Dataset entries
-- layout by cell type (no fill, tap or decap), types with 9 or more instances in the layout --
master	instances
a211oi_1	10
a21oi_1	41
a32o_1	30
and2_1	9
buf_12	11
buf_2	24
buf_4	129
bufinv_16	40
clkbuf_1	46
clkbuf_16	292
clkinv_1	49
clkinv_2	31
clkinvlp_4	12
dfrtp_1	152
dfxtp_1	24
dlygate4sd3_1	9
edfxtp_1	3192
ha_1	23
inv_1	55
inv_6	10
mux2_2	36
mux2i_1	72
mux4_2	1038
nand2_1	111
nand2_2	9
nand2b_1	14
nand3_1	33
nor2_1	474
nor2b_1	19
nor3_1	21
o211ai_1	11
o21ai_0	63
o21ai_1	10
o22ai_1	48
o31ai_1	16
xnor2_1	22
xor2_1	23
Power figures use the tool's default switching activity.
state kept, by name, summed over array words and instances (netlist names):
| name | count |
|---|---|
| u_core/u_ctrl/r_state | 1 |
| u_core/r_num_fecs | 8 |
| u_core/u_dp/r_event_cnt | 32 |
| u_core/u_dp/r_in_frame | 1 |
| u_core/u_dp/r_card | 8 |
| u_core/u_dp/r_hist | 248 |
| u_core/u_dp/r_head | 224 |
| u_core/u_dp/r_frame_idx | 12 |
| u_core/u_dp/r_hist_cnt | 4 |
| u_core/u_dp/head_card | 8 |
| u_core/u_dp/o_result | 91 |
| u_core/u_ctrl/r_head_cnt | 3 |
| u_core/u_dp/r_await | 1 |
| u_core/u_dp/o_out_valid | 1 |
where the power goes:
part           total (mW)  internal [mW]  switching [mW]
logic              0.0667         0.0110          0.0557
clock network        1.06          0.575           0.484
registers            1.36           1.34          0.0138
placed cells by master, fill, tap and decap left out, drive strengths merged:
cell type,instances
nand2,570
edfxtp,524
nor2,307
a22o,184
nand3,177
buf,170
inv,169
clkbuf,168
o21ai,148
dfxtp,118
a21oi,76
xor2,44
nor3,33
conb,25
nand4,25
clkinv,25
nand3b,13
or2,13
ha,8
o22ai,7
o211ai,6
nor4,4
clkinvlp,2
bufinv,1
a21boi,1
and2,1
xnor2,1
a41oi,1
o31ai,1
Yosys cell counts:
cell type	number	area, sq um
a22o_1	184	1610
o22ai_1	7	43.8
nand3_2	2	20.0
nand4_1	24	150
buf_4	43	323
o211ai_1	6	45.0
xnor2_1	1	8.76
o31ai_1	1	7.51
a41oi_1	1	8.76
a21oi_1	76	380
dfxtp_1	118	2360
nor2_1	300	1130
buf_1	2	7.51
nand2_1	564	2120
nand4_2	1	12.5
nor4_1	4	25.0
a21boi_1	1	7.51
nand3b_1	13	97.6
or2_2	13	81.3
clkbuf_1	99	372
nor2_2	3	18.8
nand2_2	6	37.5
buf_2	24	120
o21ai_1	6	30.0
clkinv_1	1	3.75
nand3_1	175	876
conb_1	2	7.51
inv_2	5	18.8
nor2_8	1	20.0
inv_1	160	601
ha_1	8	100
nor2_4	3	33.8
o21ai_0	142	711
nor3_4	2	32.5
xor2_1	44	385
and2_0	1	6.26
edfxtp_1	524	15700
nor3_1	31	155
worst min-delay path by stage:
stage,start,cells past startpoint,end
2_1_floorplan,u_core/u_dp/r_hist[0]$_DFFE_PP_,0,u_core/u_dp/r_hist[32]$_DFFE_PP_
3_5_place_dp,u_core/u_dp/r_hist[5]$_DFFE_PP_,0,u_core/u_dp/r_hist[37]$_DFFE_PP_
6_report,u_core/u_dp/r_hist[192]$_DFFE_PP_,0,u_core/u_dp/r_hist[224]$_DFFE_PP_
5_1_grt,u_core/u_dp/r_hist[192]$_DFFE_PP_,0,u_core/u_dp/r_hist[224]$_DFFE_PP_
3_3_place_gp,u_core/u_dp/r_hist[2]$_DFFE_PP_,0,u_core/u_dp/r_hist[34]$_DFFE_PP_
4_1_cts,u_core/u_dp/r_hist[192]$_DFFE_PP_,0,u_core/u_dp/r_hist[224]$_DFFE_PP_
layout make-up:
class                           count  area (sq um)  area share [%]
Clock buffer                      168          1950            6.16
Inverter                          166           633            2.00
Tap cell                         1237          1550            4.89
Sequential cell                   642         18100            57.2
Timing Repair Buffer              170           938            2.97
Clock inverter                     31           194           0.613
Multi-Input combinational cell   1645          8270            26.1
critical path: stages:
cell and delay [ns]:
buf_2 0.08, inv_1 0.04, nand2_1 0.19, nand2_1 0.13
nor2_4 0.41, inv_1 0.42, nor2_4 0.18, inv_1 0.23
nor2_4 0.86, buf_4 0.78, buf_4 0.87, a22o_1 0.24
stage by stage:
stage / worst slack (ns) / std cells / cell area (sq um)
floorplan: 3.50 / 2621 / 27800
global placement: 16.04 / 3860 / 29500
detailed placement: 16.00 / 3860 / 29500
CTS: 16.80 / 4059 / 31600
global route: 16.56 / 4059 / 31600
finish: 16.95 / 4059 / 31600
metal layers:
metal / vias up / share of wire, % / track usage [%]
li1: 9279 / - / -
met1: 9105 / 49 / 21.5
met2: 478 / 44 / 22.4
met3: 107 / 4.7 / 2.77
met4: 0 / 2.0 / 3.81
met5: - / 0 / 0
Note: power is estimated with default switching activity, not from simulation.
$ cat config.mk
export PLATFORM = sky130hd
export DESIGN_NAME = packet_sequence_loss_counter_flat
export DESIGN_NICKNAME = d
export VERILOG_FILES = /design/src/rtl/psl_pkg.sv /design/src/rtl/psl_if.sv /design/src/rtl/psl_core.sv /design/src/rtl/packet_sequence_loss_counter.sv /design/src/flat_wrapper.sv
export SDC_FILE = /design/constraint.sdc
export NUM_CORES = 1
export LEC_CHECK = 0
export ABC_AREA = 1
export BUFFER_PORTS_ARGS = -buffer_cell sky130_fd_sc_hd__buf_2
export CORE_ASPECT_RATIO = 1.25
export CORE_MARGIN = 2
export CORE_UTILIZATION = 55
export DETAILED_ROUTE_END_ITERATION = 12
export PLACE_DENSITY = 0.75
export SLEW_MARGIN = 20
export SYNTH_ARGS = -nofsm -noshare
export SYNTH_HDL_FRONTEND = slang
export SYNTH_SLANG_ARGS = --single-unit
$ cat constraint.sdc
create_clock -name clk -period 10.7 [get_ports clk]
set_clock_uncertainty 0.2 [all_clocks]
set_input_delay 0.535 -clock clk [delete_from_list [all_inputs] [get_ports clk]]
set_output_delay 0.535 -clock clk [all_outputs]
set_load 0.005 [all_outputs]
$ cat src/rtl/psl_pkg.sv
// Package: command codes, item and result types of the packet sequence loss counter.
`default_nettype none
package psl_pkg;

	localparam logic [1:0] CMD_PACKET = 2'd0;
	localparam logic [1:0] CMD_START  = 2'd1;
	localparam logic [1:0] CMD_STOP   = 2'd2;
	localparam logic [1:0] CMD_TICK   = 2'd3;

	typedef struct packed {
		logic [1:0]  cmd;
		logic        header_ok;
		logic [31:0] magic_word;
		logic [31:0] sequence_number;
		logic [15:0] packet_length;
	} item_t;

	typedef struct packed {
		logic        running;
		logic [31:0] packet_count;
		logic [31:0] byte_count;
		logic [31:0] lost_count;
		logic [31:0] reorder_count;
		logic [31:0] invalid_count;
		logic [31:0] tick_count;
	} result_t;

endpackage
`default_nettype wire

$ cat src/rtl/psl_if.sv
// Interfaces: packet input, result output and magic register write channels.
`default_nettype none
interface psl_in_if;
	logic        valid;
	logic        ready;
	logic [1:0]  cmd;
	logic        header_ok;
	logic [31:0] magic_word;
	logic [31:0] sequence_number;
	logic [15:0] packet_length;

	modport source (output valid, cmd, header_ok, magic_word, sequence_number,
		packet_length, input ready);
	modport sink (input valid, cmd, header_ok, magic_word, sequence_number,
		packet_length, output ready);
endinterface
**src/sv/aabb_frustum_cull_defines.svh**
```systemverilog
// Assertion macros for the frustum culling RTL.
`ifndef AABB_FRUSTUM_CULL_DEFINES_SVH
`define AABB_FRUSTUM_CULL_DEFINES_SVH

`ifndef ASSERT_OFF
`define AFC_ASSERT(lbl, prop, msg) \
    lbl: assert property (@(posedge i_clk) disable iff (!i_rst_n) (prop)) else $error(msg);
`define AFC_ASSERT_NXT(lbl, ante, cons, msg) \
    lbl: assert property (@(posedge i_clk) disable iff (!i_rst_n) (ante) |=> (cons)) \
        else $error(msg);
`else
`define AFC_ASSERT(lbl, prop, msg)
`define AFC_ASSERT_NXT(lbl, ante, cons, msg)
`endif

`endif

```
**src/sv/afc_pkg.sv**
```systemverilog
// Shared types, widths and plane table for the frustum culling block.
`default_nettype none

package afc_pkg;

    localparam int COEF_BITS  = 32;
    localparam int COORD_BITS = 13;
    localparam int IDX_BITS   = 4;
    localparam int NUM_COLS   = 4;
    localparam int NUM_PLANES = 5;
    localparam int HALF_EDGE  = 8;

    localparam int NW = COEF_BITS + 1;   // plane coefficient
    localparam int MW = COORD_BITS + 1;  // box center coordinate
    localparam int PW = NW + MW;         // one product
    localparam int EW = NW + 6;          // d + 8*(|nx|+|ny|+|nz|)
    localparam int AW = PW + 2;          // full plane sum

    localparam int IN_FIELDS_W = IDX_BITS + COEF_BITS + 3 * COORD_BITS;
    localparam int IN_DATA_W   = ((IN_FIELDS_W + 7) / 8) * 8;
    localparam int OUT_DATA_W  = 8;

    localparam logic [1:0] ROW_W = 2'd3;

    typedef enum logic {
        FUNC_LOAD = 1'b0,
        FUNC_TEST = 1'b1
    } t_func;

    typedef struct packed {
        logic                         vld;
        t_func                        func;
        logic [IDX_BITS-1:0]          idx;
        logic signed [COEF_BITS-1:0]  val;
        logic signed [MW-1:0]         mid_x;
        logic signed [MW-1:0]         mid_y;
        logic signed [MW-1:0]         mid_z;
        logic                         vis;
    } t_item;

    // left, right, bottom, top, near: row combined with row 3, and add/sub
    localparam logic [1:0] PLANE_ROW [NUM_PLANES] = '{2'd0, 2'd0, 2'd1, 2'd1, 2'd2};
    localparam logic       PLANE_SUB [NUM_PLANES] = '{1'b0, 1'b1, 1'b0, 1'b1, 1'b0};

endpackage

`default_nettype wire

```
**src/sv/afc_skid.sv**
```systemverilog
// Output register with one skid entry; parts the result side from the cells.
`default_nettype none

`include "aabb_frustum_cull_defines.svh"

module afc_skid (
    input  wire logic i_clk,
    input  wire logic i_rst_n,
    input  wire logic i_push,
    input  wire logic i_vis,
    input  wire logic i_tready,
    output logic      o_tvalid,
    output logic      o_vis,
    output logic      o_ready
);
    import afc_pkg::*;

    logic r_out_vld, r_out;
    logic r_skid_vld, r_skid;

    always_ff @(posedge i_clk) begin
        if (!i_rst_n) begin
            r_out_vld  <= 1'b0;
            r_skid_vld <= 1'b0;
        end else if (!r_out_vld || i_tready) begin
            if (r_skid_vld) begin
                r_out_vld  <= 1'b1;
                r_skid_vld <= 1'b0;
            end else begin
                r_out_vld <= i_push;
            end
        end else if (i_push) begin
            r_skid_vld <= 1'b1;
        end
    end

    always_ff @(posedge i_clk) begin
        if (!r_out_vld || i_tready) begin
            r_out <= r_skid_vld ? r_skid : i_vis;
        end else if (i_push) begin
            r_skid <= i_vis;
        end
    end

    assign o_tvalid = r_out_vld;
    assign o_vis    = r_out;
    assign o_ready  = !r_skid_vld;

    `AFC_ASSERT(a_skid_behind_out, !r_skid_vld || r_out_vld, "skid full with output empty")
    `AFC_ASSERT(a_skid_fill_cause, !$rose(r_skid_vld) || $past(r_out_vld && !i_tready && i_push), "skid filled without a stalled push")
    `AFC_ASSERT_NXT(a_stall_to_skid, i_push && r_out_vld && !i_tready, r_skid_vld, "stalled result lost")

endmodule

`default_nettype wire

```
**config.mk**
```make
export PLATFORM = sky130hd
export DESIGN_NAME = afc_skid
export DESIGN_NICKNAME = d
export VERILOG_FILES = /design/src/sv/afc_pkg.sv /design/src/sv/afc_skid.sv
export VERILOG_INCLUDE_DIRS = /design/src /design/src/sv
export SDC_FILE = /design/constraint.sdc
export NUM_CORES = 1
export LEC_CHECK = 0
export ABC_AREA = 1
export BUFFER_PORTS_ARGS = -buffer_cell sky130_fd_sc_hd__buf_2
export CAP_MARGIN = 10
export CORE_AREA = 2 2 39 41
export CTS_BUF_LIST = sky130_fd_sc_hd__clkbuf_4 sky130_fd_sc_hd__clkbuf_8 sky130_fd_sc_hd__clkbuf_16
export CTS_CLUSTER_DIAMETER = 50
export CTS_CLUSTER_SIZE = 14
export DETAILED_ROUTE_END_ITERATION = 16
export DIE_AREA = 0 0 41 43
export PLACE_DENSITY = 0.35
export SYNTH_ARGS = -nofsm -noshare
export SYNTH_HDL_FRONTEND = slang
export SYNTH_SLANG_ARGS = --single-unit
```
**constraint.sdc**
```tcl
create_clock -name i_clk -period 2.2 [get_ports i_clk]
set_input_delay 0.66 -clock i_clk [delete_from_list [all_inputs] [get_ports i_clk]]
set_output_delay 0.66 -clock i_clk [all_outputs]
set_load 0.01 [all_outputs]
```
==> summary.txt <==
GRT
  • Grt total ovfl: 0
  • Met3 usage: around 7.9%
  • Number of global-route vias before repair: 117
  • Global Route Usage Sum: roughly 5.0%
  • GRT met2 Usage: 4.38%
  • Initial antenna violation count: 0
  • First-pass GRT wire length: about 440 µm
  • Largest net degree at the start of global routing: 5
  • Grt peak-use layer: met3
  • Met1 Use GR: 3.88%

Synth
  • Post-synth cell types: 7
  • Post-synth design cell area: 151 µm²
  • Ranking of synthesized cells by area: edfxtp_1 40%, dfxtp_1 26%, nand2_1 12%, inv_1 7.4%, nor2_1 7.4%
  • Area share of the leading cell type in the synthesized netlist: between 30 and 40%
  • FF+latch count, synth: 4
  • Most common flop cell mapped by yosys: edfxtp_1
  • Post-synth top cells: 5 x nand2_1, 3 x inv_1, 3 x nor2_1
  • Most frequent cell after synthesis: nand2_1
  • Warnings from Yosys: 0
  • Syn_area_per_cell: 8.91 µm²
  • EDFF count, synth: 2
  • Asr flop ratio synth: 0%
  • Post-synthesis sequential area ratio: between 60% and 70%
  • Cells after synthesis: 17
  • Yosys top cell by area: edfxtp_1
  • Syn nets: 22

CTS
  • Post-cts sizing count: 0
  • TritonCTS buffer count: 3
  • CTS tree: built
  • Post-CTS Hold Buffers: 0
  • H-tree depth: 1
  • Root Buffer: clkbuf_4
  • Clock Pin Slew Worst Setup and Hold Paths: 0.03 ns
  • Worst skew pair latency: approximately 0.24 ns
  • Clk sink count: 4
  • Max Root-Sink Buffers: 2
  • Post-CTS Setup Bufs: 0

STA
  • Maximum clock rate: 680 MHz
  • Worst Clk Skew: 0.0117 ns
  • RSZ-0062 raised after global routing: false
  • Worst Tran Pin Value: between 0.1 and 0.15 ns
  • Final Hold Vio Count: 0
  • Crit share post-route: 66.9%
  • Fin crit period: 1.47 ns
  • Max Slew Vio Count: 0
  • Final setup fails: 0
  • Worst slew margin: 90.3%
  • Post-route setup TNS: 0 ns

Routing
  • Final WL: 307 µm
  • Wire per inst: 6.98 µm
  • Antenna Violating Nets Remaining: 0
  • DR DRC count: 0
  • DR iter-0 viols: 2
  • Vias/cell: between 3 and 4
  • Drt first pass iters: 3
  • Routed via count: 141

Hold path
  • HP Start: o_tvalid
  • Hold depth: 2
  • Hold Crit Class: flop to flop
  • WHS Endpoint: r_skid_vld

Die
  • Die Ht: around 43 µm
  • Die area: approximately 0.0018 mm²
  • FP Rows: 14
  • I/O Pins: 8
  • Initial Util: 10.9%
  • Core Area: 0.00138 mm²
  • Chip width: 41 µm

Placement
  • DP Cell Count: 40
  • Placer's final routability congestion estimate: 0.631
  • # port buffers: 7

Critical path
  • CP Max Fanout: 4
  • CP Launch Type: flop
  • Kind of critical path: flop to primary output
  • CP Capture Type: primary output
  • Worst Path Required: approximately 1.5 ns
  • Critical path's slowest cell: dfxtp_1
  • RR Startpoint: o_tvalid
  • RR Endpoint: r_skid
  • Crit path cell chain: inv_1 > buf_2
  • Reg-to-reg slack, setup: 1.40 ns
  • WP data arrival: between 0.8 and 0.9 ns
  • Cells on worst reg2reg path: 2
  • Crit path largest cell delay: between 0.3 and 0.4 ns

Flow run
  • Max cap viols: 0

Pwr
  • Leak: roughly 0.12 nW
  • Pwr dens: 895 mW/mm²
  • Max VDD drop: around 0.30 mV

Final layout
  • Post-route insts no fill: 44
  • Layout area overhead: 56.2%
  • # diodes: 0
  • Ratio of cells with drive above 1 in the final layout: 39.3%
  • Final Net Count: 34

Outcome
  • Status: complete, no violations
layout by cell type (no fill, tap or decap):
| master | netlist | final |
|---|---|---|
| buf_2 | 0 | 7 |
| dfxtp_1 | 2 | 2 |
| edfxtp_1 | 2 | 2 |
| o21ai_1 | 1 | 1 |
| inv_1 | 3 | 3 |
| clkbuf_4 | 0 | 4 |
| nand3_1 | 1 | 1 |
| nand2_1 | 5 | 5 |
| nor2_1 | 3 | 3 |
through the flow:
stage	cell area [µm²]	setup slack, ns	util [%]	hold slack (ns)	power (W)
detailed placement	206	0.913	14.9	0.499	0.000101
CTS	236	0.712	17.1	0.504	0.000218
global placement	206	0.910	14.9	0.490	0.000101
finish	236	0.729	17.1	0.503	0.000212
floorplan	151	1.05	-	0.476	0.0000928
global route	236	0.649	17.1	0.521	0.000228
state kept, by name, summed over array words and instances, names as in the netlist:
name        flops
o_tvalid        1
o_vis           1
r_skid          1
r_skid_vld      1
where the power goes:
group          switching [W]  internal, W   total, W
registers         0.00000195    0.0000831  0.0000850
logic             0.00000803   0.00000694  0.0000150
clock network      0.0000313    0.0000804   0.000112
cell families (layout without fill, tap and decap cells):
logic type	Yosys count	after routing	share of synthesized area (%)
AND/OR/NAND/NOR	9	9	23.1
flip-flops	4	4	66.1
buffers and inverters	3	14	7.44
AO/OA/AOI/OAI	1	1	3.30
worst max-delay path: cells and delay by family (launching register included):
family | cells | cell delay [ns]
buffers and inverters | 2 | 0.21
flip-flops | 1 | 0.37
worst max-delay path by stage:
stage	from	slack, ns	depth (start not counted)	end
after global routing	r_skid_vld	0.65	2	o_ready
after global placement	i_tready	0.91	4	r_skid
after floorplan	i_tready	1.05	3	r_skid
after detailed placement	i_tready	0.91	4	r_skid
final	r_skid_vld	0.73	2	o_ready
after CTS	r_skid_vld	0.71	2	o_ready
layout make-up:
cell class                      instances  area (µm²)
Inverter                                3        11.3
Sequential cell                         4         100
Multi-Input combinational cell         10        40.0
Fill cell                             162        1150
Clock buffer                            4        30.0
Timing Repair Buffer                    7        35.0
Tap cell                               16        20.0
layer usage:
metal,part of all wire (%),vias up,routed length [µm]
met4,0,0,0
met2,37,8,114
met3,19,0,58
met1,44,58,134
met5,0,-,0
li1,-,75,-
(Power assumes the default switching activity.)
$ cat config.mk
export PLATFORM = sky130hd
export DESIGN_NAME = afc_cell
export DESIGN_NICKNAME = d
export VERILOG_FILES = /design/src/sv/aabb_frustum_cull_defines.svh /design/src/sv/afc_pkg.sv /design/src/sv/afc_cell.sv
export SDC_FILE = /design/constraint.sdc
export NUM_CORES = 2
export LEC_CHECK = 0
export BUFFER_PORTS_ARGS = -buffer_cell sky130_fd_sc_hd__buf_2
export CAP_MARGIN = 20
export CORE_AREA = 3 3 428 430
export DETAILED_ROUTE_END_ITERATION = 12
export DIE_AREA = 0 0 431 433
export PLACE_DENSITY = 0.65
export SLEW_MARGIN = 20
export SYNTH_ARGS = -nofsm -noshare
export SYNTH_HDL_FRONTEND = slang
export SYNTH_SLANG_ARGS = --single-unit
export TNS_END_PERCENT = 20
$ cat constraint.sdc
create_clock -name i_clk -period 17 [get_ports i_clk]
set_clock_uncertainty 0.1 [all_clocks]
set_input_delay 4.25 -clock i_clk [delete_from_list [all_inputs] [get_ports i_clk]]
set_output_delay 4.25 -clock i_clk [all_outputs]
set_load 0.01 [all_outputs]
===== src/button_press_classifier.sv =====
// An accepted input passes through the input register, then the result register.
// Throughput: one item per cycle unless out_ready stalls; the classify step is
// a single pass through the core between the input and result registers.
// Reset (rst, synchronous): thresholds return to defaults, button released,
// no press, no clicks pending, both pipeline registers empty.
// ----------------------------------------------------------------------------
// button_press_classifier
// Debounced active-low button with click, multi-click and long-press events.
// ----------------------------------------------------------------------------
module button_press_classifier
  import bpc_pkg::*;
(
  input  logic              clk,
  input  logic              rst,
  input  logic              cfg_we,
  input  logic [IDX_W-1:0]  cfg_index,
  input  logic [CFG_W-1:0]  cfg_data,
  input  logic              in_valid,
  output logic              in_ready,
  input  logic              level,
  input  logic [TIME_W-1:0] now_ms,
  output logic              out_valid,
  input  logic              out_ready,
  output logic [2:0]        event_res,
  output logic              held,
  output logic [TIME_W-1:0] hold_ms
);

  cfg_t              cfg;
  res_t              res;
  logic              iv;
  logic              lvl_q;
  logic [TIME_W-1:0] now_q;
  logic              adv;
  logic              step;

  assign adv      = !out_valid || out_ready;
  assign step     = iv && adv;
  assign in_ready = !iv || adv;

  bpc_cfg u_cfg (
    .clk       (clk),
    .rst       (rst),
    .cfg_we    (cfg_we),
    .cfg_index (cfg_index),
    .cfg_data  (cfg_data),
    .cfg       (cfg)
  );

  bpc_core u_core (
    .clk    (clk),
    .rst    (rst),
    .step   (step),
    .level  (lvl_q),
    .now_ms (now_q),
    .cfg    (cfg),
    .res    (res)
  );

  always_ff @(posedge clk) begin
    if (rst) begin
      iv <= 1'b0;
    end else if (in_ready) begin
      iv <= in_valid;
    end
  end

  always_ff @(posedge clk) begin
    if (in_valid && in_ready) begin
      lvl_q <= level;
      now_q <= now_ms;
    end
  end

  always_ff @(posedge clk) begin
    if (rst) begin
      out_valid <= 1'b0;
    end else begin
      out_valid <= step || (out_valid && !out_ready);
    end
  end

  always_ff @(posedge clk) begin
    if (step) begin
      event_res <= res.ev;
      held      <= res.held;
      hold_ms   <= res.hold_ms;
    end
  end

`ifndef SYNTHESIS
  a_idle_zero: assert property (@(posedge clk) disable iff (rst)
    out_valid && !held |-> hold_ms == '0)
    else $error("hold time nonzero while released");

  a_long_held: assert property (@(posedge clk) disable iff (rst)
    out_valid && (event_res == EV_LONG || event_res == EV_VERY_LONG) |-> held)
    else $error("hold event while released");

  a_click_released: assert property (@(posedge clk) disable iff (rst)
    out_valid && (event_res == EV_SINGLE || event_res == EV_DOUBLE ||
                  event_res == EV_TRIPLE) |-> !held)
    else $error("click event while pressed");

  a_in_loaded: assert property (@(posedge clk) disable iff (rst)
    in_valid && in_ready |=> iv)
    else $error("accepted item not loaded");
`endif

endmodule


===== config.mk =====
export PLATFORM = sky130hd
export DESIGN_NAME = button_press_classifier
export DESIGN_NICKNAME = d
export VERILOG_FILES = /design/src/bpc_pkg.sv /design/src/bpc_cfg.sv /design/src/bpc_core.sv /design/src/button_press_classifier.sv
export SDC_FILE = /design/constraint.sdc
export NUM_CORES = 1
export LEC_CHECK = 0
export BUFFER_PORTS_ARGS = -buffer_cell sky130_fd_sc_hd__buf_2
export CORE_UTILIZATION = 65
export DETAILED_ROUTE_END_ITERATION = 16
export PLACE_DENSITY = 0.89
export SLEW_MARGIN = 40
export SYNTH_ARGS = -nofsm -noshare
export SYNTH_HDL_FRONTEND = slang
export SYNTH_HIERARCHICAL = 1
export SYNTH_SLANG_ARGS = --single-unit
export TNS_END_PERCENT = 1

===== constraint.sdc =====
create_clock -name clk -period 22.1 [get_ports clk]
set_clock_uncertainty 0.2 [all_clocks]
set_input_delay 2.21 -clock clk [delete_from_list [all_inputs] [get_ports clk]]
set_output_delay 2.21 -clock clk [all_outputs]
set_load 0.01 [all_outputs]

== Task directions ==
Write down again, exactly as given, only the lines above that fall from the line with "global route: 16.56 / 4059 / 31600" to the line with "met5: - / 0 / 0", inclusive.

== Solution to this exercise ==
global route: 16.56 / 4059 / 31600
finish: 16.95 / 4059 / 31600
metal layers:
metal / vias up / share of wire, % / track usage [%]
li1: 9279 / - / -
met1: 9105 / 49 / 21.5
met2: 478 / 44 / 22.4
met3: 107 / 4.7 / 2.77
met4: 0 / 2.0 / 3.81
met5: - / 0 / 0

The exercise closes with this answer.